Similarly, there is real substance to what people talk about as Web 3.0 and the semantic web.

It’s all about data.

It’s just that. One little and very un-sexy word. There’s no need to get all hot and bothered about intelligence, meaning, reasoning, etc. It’s all about data. It’s about making data more uniform, more accessible, easier to create, to share, to find, and to organize.

If you read around on the web, there are dozens of articles about the upcoming web. Some are quite clear that it’s all about the data. But many give into the temptation to jump on the intelligence bandwagon, and rabbit on about the heady wonders of the upcoming semantic web (small-s, capital-S, I don’t mind). Intelligent agents will read our minds, do the washing, pick up the kids from school, etc.

Some articles mix in a bit of both. I just got done reading a great example, A Smarter Web: New technologies will make online search more intelligent–and may even lead to a “Web 3.0.”

As you read it, try to keep a clean separation in mind between the AI side of the romantic semantic web and simple data. Every time intelligence is mentioned, it’s vague and with an acknowledgment that this kind of progress may be a little way off (sound familiar?). Every time real progress and solid results are mentioned, it’s because someone had the common sense to take a bunch of data and put it into a better format, like RDF, and then take some other routine action (usually search) on it.
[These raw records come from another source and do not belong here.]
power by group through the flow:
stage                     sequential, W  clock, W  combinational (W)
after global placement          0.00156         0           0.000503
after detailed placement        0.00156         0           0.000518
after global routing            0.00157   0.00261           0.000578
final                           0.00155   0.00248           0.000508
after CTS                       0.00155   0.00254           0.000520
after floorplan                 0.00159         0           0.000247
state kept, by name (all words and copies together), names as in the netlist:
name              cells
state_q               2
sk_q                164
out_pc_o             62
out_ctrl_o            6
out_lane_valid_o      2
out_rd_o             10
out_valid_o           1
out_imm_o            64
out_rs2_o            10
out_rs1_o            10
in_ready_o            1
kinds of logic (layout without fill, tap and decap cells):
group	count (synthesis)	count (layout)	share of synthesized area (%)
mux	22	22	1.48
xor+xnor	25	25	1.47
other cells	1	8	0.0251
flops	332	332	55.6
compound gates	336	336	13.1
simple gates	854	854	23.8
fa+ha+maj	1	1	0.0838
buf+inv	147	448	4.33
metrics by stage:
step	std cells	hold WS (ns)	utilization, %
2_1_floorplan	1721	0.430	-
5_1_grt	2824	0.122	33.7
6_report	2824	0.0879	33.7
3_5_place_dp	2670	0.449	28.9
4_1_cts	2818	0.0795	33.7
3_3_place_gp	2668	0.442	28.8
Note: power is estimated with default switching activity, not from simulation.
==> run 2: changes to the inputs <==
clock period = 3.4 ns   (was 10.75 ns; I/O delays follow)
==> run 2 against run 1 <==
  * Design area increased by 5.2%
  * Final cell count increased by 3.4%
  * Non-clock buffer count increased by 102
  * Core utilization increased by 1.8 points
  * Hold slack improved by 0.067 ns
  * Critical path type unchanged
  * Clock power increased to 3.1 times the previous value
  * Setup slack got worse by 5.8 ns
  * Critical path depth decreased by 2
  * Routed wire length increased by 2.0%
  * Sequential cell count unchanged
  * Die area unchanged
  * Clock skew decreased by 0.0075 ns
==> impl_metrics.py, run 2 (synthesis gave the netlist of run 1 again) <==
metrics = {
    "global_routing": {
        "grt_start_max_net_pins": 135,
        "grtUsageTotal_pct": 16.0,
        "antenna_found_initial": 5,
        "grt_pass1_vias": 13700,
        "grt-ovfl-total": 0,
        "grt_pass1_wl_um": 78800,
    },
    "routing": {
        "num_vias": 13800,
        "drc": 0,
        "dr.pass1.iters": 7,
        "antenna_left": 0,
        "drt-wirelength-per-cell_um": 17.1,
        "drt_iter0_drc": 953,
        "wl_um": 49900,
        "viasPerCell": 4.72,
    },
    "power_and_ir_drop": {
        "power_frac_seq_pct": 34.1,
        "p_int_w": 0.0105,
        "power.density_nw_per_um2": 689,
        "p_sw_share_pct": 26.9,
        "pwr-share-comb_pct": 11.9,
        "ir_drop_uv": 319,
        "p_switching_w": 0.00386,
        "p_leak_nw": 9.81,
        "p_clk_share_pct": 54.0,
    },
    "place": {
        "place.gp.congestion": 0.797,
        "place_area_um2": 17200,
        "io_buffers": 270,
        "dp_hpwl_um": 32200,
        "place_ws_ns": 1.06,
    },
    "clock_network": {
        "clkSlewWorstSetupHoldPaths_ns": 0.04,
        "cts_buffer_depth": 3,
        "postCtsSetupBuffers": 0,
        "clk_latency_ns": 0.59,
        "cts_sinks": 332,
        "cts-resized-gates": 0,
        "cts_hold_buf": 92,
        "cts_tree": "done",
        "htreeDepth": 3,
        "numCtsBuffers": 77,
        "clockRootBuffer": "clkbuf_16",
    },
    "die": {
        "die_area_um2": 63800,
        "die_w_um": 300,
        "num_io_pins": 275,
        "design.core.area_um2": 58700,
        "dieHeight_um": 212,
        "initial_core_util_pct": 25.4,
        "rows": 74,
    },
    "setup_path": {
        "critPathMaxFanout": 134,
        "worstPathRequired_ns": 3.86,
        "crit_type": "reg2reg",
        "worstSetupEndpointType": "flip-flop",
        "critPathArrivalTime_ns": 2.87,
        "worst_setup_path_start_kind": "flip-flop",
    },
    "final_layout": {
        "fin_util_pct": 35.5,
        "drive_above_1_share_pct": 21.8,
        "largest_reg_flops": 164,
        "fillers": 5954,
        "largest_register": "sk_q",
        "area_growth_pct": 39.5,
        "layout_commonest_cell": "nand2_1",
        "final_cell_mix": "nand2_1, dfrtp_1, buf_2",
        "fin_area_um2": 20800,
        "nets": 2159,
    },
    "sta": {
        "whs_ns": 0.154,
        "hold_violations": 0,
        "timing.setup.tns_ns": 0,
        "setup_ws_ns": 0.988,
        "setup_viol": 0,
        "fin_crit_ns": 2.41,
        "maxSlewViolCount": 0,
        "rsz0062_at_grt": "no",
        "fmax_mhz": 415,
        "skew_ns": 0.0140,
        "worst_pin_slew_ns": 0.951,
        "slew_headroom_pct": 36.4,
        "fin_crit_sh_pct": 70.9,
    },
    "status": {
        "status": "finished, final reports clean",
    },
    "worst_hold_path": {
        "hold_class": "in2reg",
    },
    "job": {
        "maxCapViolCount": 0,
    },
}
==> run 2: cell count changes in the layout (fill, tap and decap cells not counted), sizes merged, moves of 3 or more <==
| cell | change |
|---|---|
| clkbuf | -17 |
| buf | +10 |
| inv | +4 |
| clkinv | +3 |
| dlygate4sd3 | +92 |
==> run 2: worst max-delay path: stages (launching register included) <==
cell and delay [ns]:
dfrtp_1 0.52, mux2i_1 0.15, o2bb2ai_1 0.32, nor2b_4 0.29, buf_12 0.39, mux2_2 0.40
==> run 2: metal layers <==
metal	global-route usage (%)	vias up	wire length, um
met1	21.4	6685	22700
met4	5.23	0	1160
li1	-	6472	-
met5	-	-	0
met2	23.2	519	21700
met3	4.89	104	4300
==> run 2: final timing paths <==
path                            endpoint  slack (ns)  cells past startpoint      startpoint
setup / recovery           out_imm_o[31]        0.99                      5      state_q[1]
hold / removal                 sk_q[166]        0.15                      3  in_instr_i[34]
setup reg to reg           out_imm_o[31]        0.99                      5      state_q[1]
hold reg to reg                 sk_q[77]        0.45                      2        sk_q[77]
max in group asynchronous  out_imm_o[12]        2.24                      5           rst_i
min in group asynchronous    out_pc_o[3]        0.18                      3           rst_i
I fully agree with those who claim that important qualitative advances are on their way. Yes, that’s a truism. I mean that we are soon going to see faster-than-usual advances in how we work with information on the web. But the advances will be driven by mundane improvements in data architecture, and, just like computers “learning” to “play” chess, they will have nothing at all to do with intelligence.

I should probably disclose that I’m not financially neutral on this subject. I have a small company that some would say is trying to build the semantic web. To me, it’s all about data architecture.